Environmental 'Protection'

The "enemy of the people" saves the day, shifting the development discussion and maybe it would be better if we just made the damn cake.

Katharine Biele Jul 11, 2018 11:00 AM

Know Your Enemy
Once again, the "enemy of the people" has come to the rescue. Or at least, the people now know who the real enemy is. Through a Freedom of Information Act request, Politico found a trove of emails—not Hillary's—that point to some interesting synergies between Gov. Gary Herbert, Republican lawmakers and the now-ironic Environmental "Protection Agency." The emails were about the air and its increasing toxicity, which doesn't appear to worry the EPA. Pollution was creeping over tribal lands in the Uinta Basin, but lobbyists were persuading the governor and GOP legislators that oil-and-gas production was more important than lung capacity.
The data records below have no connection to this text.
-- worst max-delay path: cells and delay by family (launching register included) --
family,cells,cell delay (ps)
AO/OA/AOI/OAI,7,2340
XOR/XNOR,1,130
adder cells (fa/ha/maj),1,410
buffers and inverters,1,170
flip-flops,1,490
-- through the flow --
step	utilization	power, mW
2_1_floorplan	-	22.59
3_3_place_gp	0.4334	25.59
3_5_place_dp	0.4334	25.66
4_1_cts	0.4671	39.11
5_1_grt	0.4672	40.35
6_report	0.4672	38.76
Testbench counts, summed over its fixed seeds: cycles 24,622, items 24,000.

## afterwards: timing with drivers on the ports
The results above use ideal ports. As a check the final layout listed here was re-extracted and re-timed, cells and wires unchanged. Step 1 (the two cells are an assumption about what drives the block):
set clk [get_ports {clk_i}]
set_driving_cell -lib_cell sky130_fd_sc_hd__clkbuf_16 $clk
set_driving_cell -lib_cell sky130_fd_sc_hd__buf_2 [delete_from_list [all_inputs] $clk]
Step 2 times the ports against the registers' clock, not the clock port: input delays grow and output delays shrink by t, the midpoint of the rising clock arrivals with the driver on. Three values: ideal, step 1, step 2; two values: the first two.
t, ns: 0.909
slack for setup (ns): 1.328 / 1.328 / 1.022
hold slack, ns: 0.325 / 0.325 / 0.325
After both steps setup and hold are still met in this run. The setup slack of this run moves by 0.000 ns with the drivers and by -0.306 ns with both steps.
What follows belongs to an exercise in optimizing a design on an open flow for small area and few clock cycles; a production flow would make more cautious choices. Function was checked by simulation only, so behaviour that the tests miss may differ from the original. Power and IR drop assume default switching activity.

Setup of v6:
==> module nearest_neighbour_downscaler, before the edit <==
module nearest_neighbour_downscaler #(
	parameter int OUT_SIZE = nnd_pkg::OUT_SIZE_DEF,
	parameter int MAX_SOURCE_DIM = nnd_pkg::MAX_SOURCE_DIM_DEF
) (
	input  logic                            clk,
	input  logic                            arst_n,
	input  logic                            cfg_valid,
	output logic                            cfg_ready,
	input  logic [nnd_pkg::CFG_IDX_W-1:0]   cfg_index,
	input  logic [nnd_pkg::DIM_W-1:0]       cfg_data,
	input  logic                            in_valid,
	output logic                            in_ready,
	input  logic [nnd_pkg::OP_W-1:0]        operation,
	input  logic [nnd_pkg::CH_W-1:0]        red_in,
	input  logic [nnd_pkg::CH_W-1:0]        green_in,
	input  logic [nnd_pkg::CH_W-1:0]        blue_in,
	input  logic [nnd_pkg::CH_W-1:0]        alpha_in,
	output logic                            out_valid,
	input  logic                            out_ready,
	output logic [nnd_pkg::CH_W-1:0]        red_out,
	output logic [nnd_pkg::CH_W-1:0]        green_out,
	output logic [nnd_pkg::CH_W-1:0]        blue_out,
	output logic [nnd_pkg::CH_W-1:0]        alpha_out,
	output logic [nnd_pkg::OY_W-1:0]        out_column,
	output logic [nnd_pkg::OY_W-1:0]        out_line,
	output logic                            row_last,
	output logic                            replay_pending,
	output logic                            image_done
);
	logic [7:0] wn_q, hn_q, wm1, hm1;
	logic [7:0] cfg_vm1;
	logic big;
	logic [7:0] col_q, g_q;
	logic fin;
	logic [5:0] orow_q;
	logic [8:0] e_q;
	logic fresh_q;
	logic e_act_q;
	logic [5:0] ox_q;
	logic op_push, op_rep, op_rst;
	logic col_last, emit_row, sampled, rep_ok, rep_may, dead;
	logic xfer, ox_last, pop, e_end, act_free, stall, acc;
	logic do_push, do_we, do_emit, do_rst;
	logic [8:0] gw, gm, gd, eh, em, ed;
	logic ac;
	logic room, head_v, fpush, flush, recirc;
	logic [31:0] rdata, pdata;
	assign cfg_ready = 1'b1;
	nnd_ctrl u_cfg (
		.d   (cfg_data),
		.vm1 (cfg_vm1)
	);
	always_ff @(posedge clk or negedge arst_n) begin
		if (!arst_n) begin
			wn_q <= '0;
			hn_q <= '0;
		end else if (cfg_valid) begin
			if (cfg_index == 1'b0) begin
				wn_q <= ~cfg_vm1;
			end else begin
				hn_q <= ~cfg_vm1;
			end
		end
	end
	assign wm1 = ~wn_q;
	assign hm1 = ~hn_q;
	assign big = wm1 >= 8'd49;
	assign out_valid = e_act_q && head_v;
	assign xfer = out_valid && out_ready;
	assign ox_last = ox_q == 6'd49;
	assign gw = {1'b0, g_q} + {1'b0, wm1} + 9'd1;
	assign gm = (big && !sampled) ? {1'b0, g_q} : gw;
	assign gd = gm - 9'd50;
	assign ac = !gd[8];
	assign pop = xfer && (big || ac || ox_last);
	assign e_end = xfer && ox_last;
	assign act_free = !e_act_q || e_end;
	assign op_push = operation == nnd_pkg::OP_PUSH;
	assign op_rep = operation == nnd_pkg::OP_REPLAY;
	assign op_rst = operation == nnd_pkg::OP_RESTART;
	assign col_last = col_q == wm1;
	assign emit_row = !e_q[8] && e_q[7:0] < 8'd50;
	assign rep_may = e_q >= 9'd462;
	assign dead = e_q[8] && !rep_may;
	assign sampled = !big || g_q < 8'd50;
	assign rep_ok = !fin && col_q == 8'd0 && rep_may;
	assign fin = orow_q[5] && orow_q[4] && orow_q[1];
	always_comb begin
		stall = 1'b0;
		case (operation)
			nnd_pkg::OP_PUSH: stall = !fin && (rep_may && e_act_q ||
				emit_row && ((sampled && (!fresh_q ? e_act_q : !room)) || (col_last && !act_free)));
			nnd_pkg::OP_REPLAY: stall = rep_ok && !act_free;
			nnd_pkg::OP_RESTART: stall = e_act_q;
			default: stall = 1'b0;
		endcase
	end
	assign in_ready = !stall;
	assign acc = in_valid && !stall;
	assign do_push = acc && op_push && !fin;
	assign do_we = do_push && emit_row && sampled;
	assign do_emit = (do_push && col_last && emit_row) || (acc && op_rep && rep_ok);
	assign do_rst = acc && op_rst;
	assign eh = e_q + {1'b0, hm1} + 9'd1;
	assign em = emit_row ? eh : e_q;
	assign ed = em - 9'd50;
	always_ff @(posedge clk or negedge arst_n) begin
		if (!arst_n) begin
			col_q <= '0;
			orow_q <= '0;
			e_q <= '0;
		end else if (do_rst) begin
			col_q <= '0;
			orow_q <= '0;
			e_q <= '0;
		end else begin
			if (do_push) begin
				if (col_last) begin
					col_q <= '0;
					if (!emit_row && !dead) e_q <= ed;
				end else begin
					col_q <= col_q + 8'd1;
				end
			end
			if (do_emit) begin
				orow_q <= orow_q + 6'd1;
				e_q <= emit_row ? ed : eh;
			end
		end
	end
	always_ff @(posedge clk or negedge arst_n) begin
		if (!arst_n) g_q <= '0;
		else if (do_rst || (big ? do_push && col_last : do_emit)) g_q <= '0;
		else if (big ? do_push : xfer) g_q <= 8'((big || ac) ? gd : gm);
	end
	always_ff @(posedge clk or negedge arst_n) begin
		if (!arst_n) begin
			e_act_q <= 1'b0;
		end else if (do_emit) begin
			e_act_q <= 1'b1;
		end else if (e_end) begin
			e_act_q <= 1'b0;
		end
	end
	always_ff @(posedge clk) begin
		if (do_emit) ox_q <= '0;
		else if (xfer) ox_q <= ox_q + 6'd1;
	end
	always_ff @(posedge clk or negedge arst_n) begin
		if (!arst_n) begin
			fresh_q <= 1'b0;
		end else if (do_rst) begin
			fresh_q <= 1'b0;
		end else if (do_emit || flush) begin
			fresh_q <= 1'b1;
		end else if (e_end && rep_may) begin
			fresh_q <= 1'b0;
		end
	end
	assign flush = do_we && !fresh_q;
	assign recirc = pop && rep_may;
	assign fpush = do_we || recirc;
	assign pdata = ({32{do_we}} & {alpha_in, blue_in, green_in, red_in}) | ({32{recirc}} & rdata);
	nnd_dp u_store (
		.clk    (clk),
		.push   (fpush),
		.pdata  (pdata),
		.pop    (pop),
		.flush  (flush),
		.room   (room),
		.head_v (head_v),
		.head   (rdata)
	);
	assign red_out = rdata[7:0];
	assign green_out = rdata[15:8];
	assign blue_out = rdata[23:16];
	assign alpha_out = rdata[31:24];
	assign out_column = ox_q;
	assign out_line = orow_q - 6'd1;
	assign row_last = ox_last;
	assign replay_pending = !fin && rep_may;
	assign image_done = ox_last && fin;
endmodule
export LEC_CHECK = 0
export CAP_MARGIN = 0
export CORE_MARGIN = 2
export CORE_UTILIZATION = 60
export SLEW_MARGIN = 0
export SYNTH_MEMORY_MAX_BITS = 16384
create_clock -name core_clock -period 10.0 [get_ports {clk}]
standard.sh (not shown) runs the stock make flow with config.mk's settings and CLKGATE_MAP_FILE= SYNTH_SCRIPT=/design/flow/synth_recipe.tcl, a recipe that flattens the netlist after the stock synthesis.
==> flow/flow/run.sh <==
#!/bin/bash
# Standard layout with two changes: the port buffers are buf_1 cells, and clock tree
# synthesis uses clkbuf_8 clusters of at most 20 sinks without dummy loads.
set -euo pipefail
export BUFFER_PORTS_ARGS="-buffer_cell sky130_fd_sc_hd__buf_1"
export CTS_ARGS="-sink_clustering_enable -repair_clock_nets -sink_clustering_size 20 -sink_clustering_max_diameter 60 -buf_list sky130_fd_sc_hd__clkbuf_8 -dont_use_dummy_load"
bash standard.sh > standard.log 2>&1
Testbench counts of v6, summed over its fixed seeds: cycles 685,379.
For v7, these inputs were changed with respect to v6:
--- a/flow/design.v
+++ b/flow/design.v
@@ -87,20 +87,20 @@
 	output logic                            image_done
 );
 	logic [7:0] wn_q, hn_q, wm1, hm1;
 	logic [7:0] cfg_vm1;
 	logic big;
 	logic [7:0] col_q, g_q;
-	logic fin;
+	logic fin_q;
 	logic [5:0] orow_q;
 	logic [8:0] e_q;
 	logic fresh_q;
 	logic e_act_q;
 	logic [5:0] ox_q;
 	logic op_push, op_rep, op_rst;
-	logic col_last, emit_row, sampled, rep_ok, rep_may, dead;
+	logic col_last, emit_row, sampled, rep_ok, last_oy, rep_may, dead;
 	logic xfer, ox_last, pop, e_end, act_free, stall, acc;
 	logic do_push, do_we, do_emit, do_rst;
 	logic [8:0] gw, gm, gd, eh, em, ed;
 	logic ac;
 	logic room, head_v, fpush, flush, recirc;
 	logic [31:0] rdata, pdata;
@@ -139,54 +139,60 @@
 	assign op_rst = operation == nnd_pkg::OP_RESTART;
 	assign col_last = col_q == wm1;
 	assign emit_row = !e_q[8] && e_q[7:0] < 8'd50;
 	assign rep_may = e_q >= 9'd462;
 	assign dead = e_q[8] && !rep_may;
 	assign sampled = !big || g_q < 8'd50;
-	assign rep_ok = !fin && col_q == 8'd0 && rep_may;
-	assign fin = orow_q[5] && orow_q[4] && orow_q[1];
+	assign rep_ok = !fin_q && col_q == 8'd0 && rep_may;
+	assign last_oy = orow_q == 6'd49;
 	always_comb begin
 		stall = 1'b0;
 		case (operation)
-			nnd_pkg::OP_PUSH: stall = !fin && (rep_may && e_act_q ||
+			nnd_pkg::OP_PUSH: stall = !fin_q && (rep_may && e_act_q ||
 				emit_row && ((sampled && (!fresh_q ? e_act_q : !room)) || (col_last && !act_free)));
 			nnd_pkg::OP_REPLAY: stall = rep_ok && !act_free;
 			nnd_pkg::OP_RESTART: stall = e_act_q;
 			default: stall = 1'b0;
 		endcase
 	end
 	assign in_ready = !stall;
 	assign acc = in_valid && !stall;
-	assign do_push = acc && op_push && !fin;
+	assign do_push = acc && op_push && !fin_q;
 	assign do_we = do_push && emit_row && sampled;
 	assign do_emit = (do_push && col_last && emit_row) || (acc && op_rep && rep_ok);
 	assign do_rst = acc && op_rst;
 	assign eh = e_q + {1'b0, hm1} + 9'd1;
 	assign em = emit_row ? eh : e_q;
 	assign ed = em - 9'd50;
 	always_ff @(posedge clk or negedge arst_n) begin
 		if (!arst_n) begin
 			col_q <= '0;
+			fin_q <= 1'b0;
 			orow_q <= '0;
 			e_q <= '0;
 		end else if (do_rst) begin
 			col_q <= '0;
+			fin_q <= 1'b0;
 			orow_q <= '0;
 			e_q <= '0;
 		end else begin
 			if (do_push) begin
 				if (col_last) begin
 					col_q <= '0;
 					if (!emit_row && !dead) e_q <= ed;
 				end else begin
 					col_q <= col_q + 8'd1;
 				end
 			end
 			if (do_emit) begin
-				orow_q <= orow_q + 6'd1;
-				e_q <= emit_row ? ed : eh;
+				if (last_oy) begin
+					fin_q <= 1'b1;
+				end else begin
+					orow_q <= orow_q + 6'd1;
+					e_q <= emit_row ? ed : eh;
+				end
 			end
 		end
 	end
 	always_ff @(posedge clk or negedge arst_n) begin
 		if (!arst_n) g_q <= '0;
 		else if (do_rst || (big ? do_push && col_last : do_emit)) g_q <= '0;
@@ -205,18 +211,16 @@
 		if (do_emit) ox_q <= '0;
 		else if (xfer) ox_q <= ox_q + 6'd1;
 	end
 	always_ff @(posedge clk or negedge arst_n) begin
 		if (!arst_n) begin
 			fresh_q <= 1'b0;
-		end else if (do_rst) begin
+		end else if (do_rst || (e_end && rep_may)) begin
 			fresh_q <= 1'b0;
 		end else if (do_emit || flush) begin
 			fresh_q <= 1'b1;
-		end else if (e_end && rep_may) begin
-			fresh_q <= 1'b0;
 		end
 	end
 	assign flush = do_we && !fresh_q;
 	assign recirc = pop && rep_may;
 	assign fpush = do_we || recirc;
 	assign pdata = ({32{do_we}} & {alpha_in, blue_in, green_in, red_in}) | ({32{recirc}} & rdata);
@@ -232,11 +236,11 @@
 	);
 	assign red_out = rdata[7:0];
 	assign green_out = rdata[15:8];
 	assign blue_out = rdata[23:16];
 	assign alpha_out = rdata[31:24];
 	assign out_column = ox_q;
-	assign out_line = orow_q - 6'd1;
+	assign out_line = fin_q ? 6'd49 : orow_q - 6'd1;
 	assign row_last = ox_last;
-	assign replay_pending = !fin && rep_may;
-	assign image_done = ox_last && fin;
+	assign replay_pending = !fin_q && rep_may;
+	assign image_done = ox_last && fin_q;
 endmodule
--- outcome ---
- v7: no failed stages, no open violations at the end
- v7 against v6: met3 layer wire length in the routed design moved up, multiplexer share of the synthesized area level.
- The power attributed to the clock group was comparable across v7 and v6.
- As far as fraction of cell area in non-clock buffers is concerned, v7 and v6 perform about the same.
- Taking v6 as the reference, in v7 clock network area share essentially unchanged, total length of routed wires increased about 3.4%, global-route usage increased 0.74 points.
- Going from v6 to v7, number of library cell types mapped by synthesis grew by a few percent.
- From v6 to v7 the numbers moved as follows: count of placed standard cells in the final layout, fillers left out up about 0.36%; placeable core area closely matched the old numbers.
- Summary of v7 over v6: worst setup slack after layout climbed 0.35 ns; flip-flop and latch count barely changed.
Testbench counts of v7, summed over its fixed seeds: cycles 685,379.

[separate check: timing with driven ports]
The flow's constraints put no driver on any port. The routed layouts listed below were extracted and timed again, unchanged, in two steps. Step 1 (the two cells are an assumption about what drives the block):
set clk [get_ports {clk}]
set_driving_cell -lib_cell sky130_fd_sc_hd__clkbuf_16 $clk
set_driving_cell -lib_cell sky130_fd_sc_hd__buf_2 [delete_from_list [all_inputs] $clk]
Step 2, shift: input delay + t, output delay - t, t = (earliest + latest rising clock arrival at the registers) / 2. This alone moves slack from input paths to output paths. Three values: no drivers, after step 1, after step 2; two values: the first two.
run | t, ns | setup slack, ns | hold slack, ns | worst setup path after step 2 | latest minus earliest clock arrival (ns)
v6 | 0.811 | 3.249 / 3.183 / 3.886 | 0.381 / 0.381 / 0.381 | input to output | 0.086 / 0.086
v7 | 0.820 | 3.596 / 3.534 / 3.977 | 0.369 / 0.369 / 0.369 | input to output | 0.086 / 0.085
After both steps setup and hold are still met in every run listed.
This design comes from an exercise in tuning for small area, a short achievable clock period and few clock cycles per item on the open sky130 flow, not from production work. No functional check of the RTL was part of any run shown here.

**flow/run.sh**
```bash
#!/bin/bash
set -euo pipefail
bash standard.sh finish SETUP_SLACK_MARGIN=6.8 > standard.log 2>&1
```
**standard.sh**
```bash
#!/bin/bash
# synth_recipe.tcl (not shown) runs the flow's synth.tcl, then flattens the netlist and writes it again
# the make line also repeats each setting of config.mk as NAME=value (left out here)
make -C /OpenROAD-flow-scripts/flow DESIGN_CONFIG=/design/flow/config.mk WORK_HOME=/design/flow/orfs CLKGATE_MAP_FILE= SYNTH_SCRIPT=/design/flow/synth_recipe.tcl "${@:-finish}"
```
**config.mk**
```make
export PLATFORM = sky130hd
export DESIGN_NAME = decimal_digit_square_root
export DESIGN_NICKNAME = decimal_digit_square_root
export VERILOG_FILES = /design/flow/design.v
export SDC_FILE = /design/flow/constraint.sdc
export NUM_CORES = 4
export LEC_CHECK = 0
export CAP_MARGIN = 20
export CORE_MARGIN = 2
export CORE_UTILIZATION = 40
export PLACE_DENSITY = 0.6
export SLEW_MARGIN = 20
```
**constraint.sdc**
```tcl
create_clock -name core_clock -period 10.0 [get_ports {clk}]
set_input_delay 2.0000 -clock core_clock [delete_from_list [all_inputs] [get_ports {clk}]]
set_output_delay 2.0000 -clock core_clock [all_outputs]
set_load 0.01 [all_outputs]
```
Context: an optimization exercise on an open-source flow, tuned for small area. The choices shown serve that exercise and are no tape-out recipe. Function was checked by simulation only, so behaviour that the tests miss may differ from the original. Power figures rest on the tool's default switching activity, not on a simulated workload.

## flow/design.v (module list and top-level ports; edited modules follow where they fit)
// module coef_capture: 69 lines
// module cbq_lane_d17: 72 lines
// module cbq_lane_d18: 188 lines
// module cbq_lane_d21: 125 lines
// module cbq_lane_d24: 86 lines
// module cbq_lane_d26: 264 lines
// module cbq_lane_d47: 179 lines
// module cbq_lane_d56: 85 lines
// module cbq_lane_d66: 48 lines
// module cbq_lane_d99: 97 lines
// module round_output: 83 lines
// module cb_quant_top: 22 lines
module cb_quant_top (
    input  logic             clk,
    input  logic             rst,
    input  logic             enable,
    input  logic [64*11-1:0] coef_in,
    output logic [64*11-1:0] q_out,
    output logic             out_enable
);
  // ...
==> flow/run.sh <==
#!/bin/bash
# synth_recipe.tcl (not shown) runs the flow's synth.tcl, then flattens the netlist and writes it again
# the make line also repeats each setting of config.mk as NAME=value (left out here)
make -C /OpenROAD-flow-scripts/flow DESIGN_CONFIG=/design/flow/config.mk WORK_HOME=/design/flow/orfs CLKGATE_MAP_FILE= SYNTH_SCRIPT=/design/flow/synth_recipe.tcl finish
==> flow/config.mk <==
export PLATFORM = sky130hd
export DESIGN_NAME = cb_quant_top
export DESIGN_NICKNAME = cb_quant_top
export VERILOG_FILES = /design/flow/design.v
export SDC_FILE = /design/flow/constraint.sdc
export NUM_CORES = 4
export LEC_CHECK = 0
export CAP_MARGIN = 20
export CORE_AREA = 5 5 485 485
export DIE_AREA = 0 0 490 490
export SLEW_MARGIN = 20
==> flow/constraint.sdc <==
create_clock -name core_clock -period 5.0 [get_ports {clk}]
set_input_delay 1.0000 -clock core_clock [delete_from_list [all_inputs] [get_ports {clk}]]
set_output_delay 1.0000 -clock core_clock [all_outputs]
set_load 0.01 [all_outputs]
Source: an optimization exercise on an open RTL-to-GDS flow (aim: small area, a short achievable clock period and few clock cycles per item). Production flows keep margins and buffers that such runs may drop. Function was checked by simulation only, so behaviour that the tests miss may differ from the original. Power and IR drop assume default switching activity.

== run A ==
==> flow/design.v (excerpt) <==
module feature_frame_window_buffer_core (
    input  logic       clk,
    input  logic       rst_n,
    input  logic       req_valid,
    output logic       req_ready,
    input  logic [1:0] req_cmd,
    input  logic [3:0] req_coef_index,
    input  logic [4:0] req_frame_offset,
    input  logic [7:0] req_coef_value,
    output logic       res_valid,
    input  logic       res_ready,
    output logic [7:0] res_read_value,
    output logic       res_ready_res,
    output logic       res_filled
);
Settings: LEC_CHECK=0, CAP_MARGIN=20, CORE_MARGIN=2, CORE_UTILIZATION=45, SLEW_MARGIN=20, SYNTH_MEMORY_MAX_BITS=8192; clock period 5.0 ns.
run.sh (not shown) runs the stock make flow with config.mk's settings and CLKGATE_MAP_FILE= SYNTH_SCRIPT=/design/flow/synth_recipe.tcl, a recipe that flattens the netlist after the stock synthesis.
Run A | status: complete | timing, DRC, antenna: pass
Testbench counts of run A, summed over its fixed seeds: cycles 24,024, items 24,000.
Modified inputs, run B compared to run A
# run A
export LEC_CHECK = 0
export CAP_MARGIN = 20
export CORE_MARGIN = 2
export CORE_UTILIZATION = 45
export SLEW_MARGIN = 20
export SYNTH_MEMORY_MAX_BITS = 8192
create_clock -name core_clock -period 5.0 [get_ports {clk}]
# run B
export LEC_CHECK = 0
export CAP_MARGIN = 20
export CORE_MARGIN = 2
export CORE_UTILIZATION = 45
export SETUP_SLACK_MARGIN = 2.7
export SLEW_MARGIN = 20
export SYNTH_MEMORY_MAX_BITS = 8192
create_clock -name core_clock -period 5.0 [get_ports {clk}]
Findings:
- | total of cells resized after clock tree synthesis | lower: run A |
- Measured against run B, the fmax of run A comes out at 0.854 times the reference value.
- Going from run A to run B, layout filler cell count shrank slightly.
- Design area, run B vs run A: up slightly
KUER 90.1 FM called out the governor for nearly identical language to that of the oil-and-gas lobbyists. Regulations are such a burden in a state whose motto is business first, second and always.

Hope Not High-Rises
You know how Utah loves its growth—babies, jobs, companies, buildings. "For growth to be good, it must be guided by great leaders who represent our shared values," wrote Natalie Gochnour, ever the state's optimist-apologist, in the Deseret News. As rents and housing prices skyrocket, cities continue building just about everywhere. A recent Salt Lake Tribune-Hinckley Institute of Politics pollshowed 49 percent believe the construction is a positive, which seems good until you look at the historical data. Back in 1991, 85 percent of Utah voters loved the growth scenario. Gochnour thinks Utahns are feeling a sense of loss, and need to get over it. She loves all the summits and meetings about our future. It's a lot of talk with an occasional line drive. But the talk needs to morph into an environmental plan where people can see hope instead of high-rises.

Religious Cudgel
Predictably, the Deseret News has embarked upon a series of articles about religious freedom in the United States. Google religious freedom just to see the questions people ask about it. The most recent article calculates the numbers of religious-freedom bills around the country, and includes contraception and LGBTQ rights. If these are religious considerations, they should be just that—and not the subject of laws that somehow presume the United States is a Christian nation. The Smithsonian bares the lie: "From the earliest arrival of Europeans on America's shores, religion has often been a cudgel, used to discriminate, suppress and even kill the foreign, the 'heretic' and the 'unbeliever.'" Maybe it would be better if we just didn't patronize bigots or made the damned cake. But in America, religion isn't personal; it's a cudgel.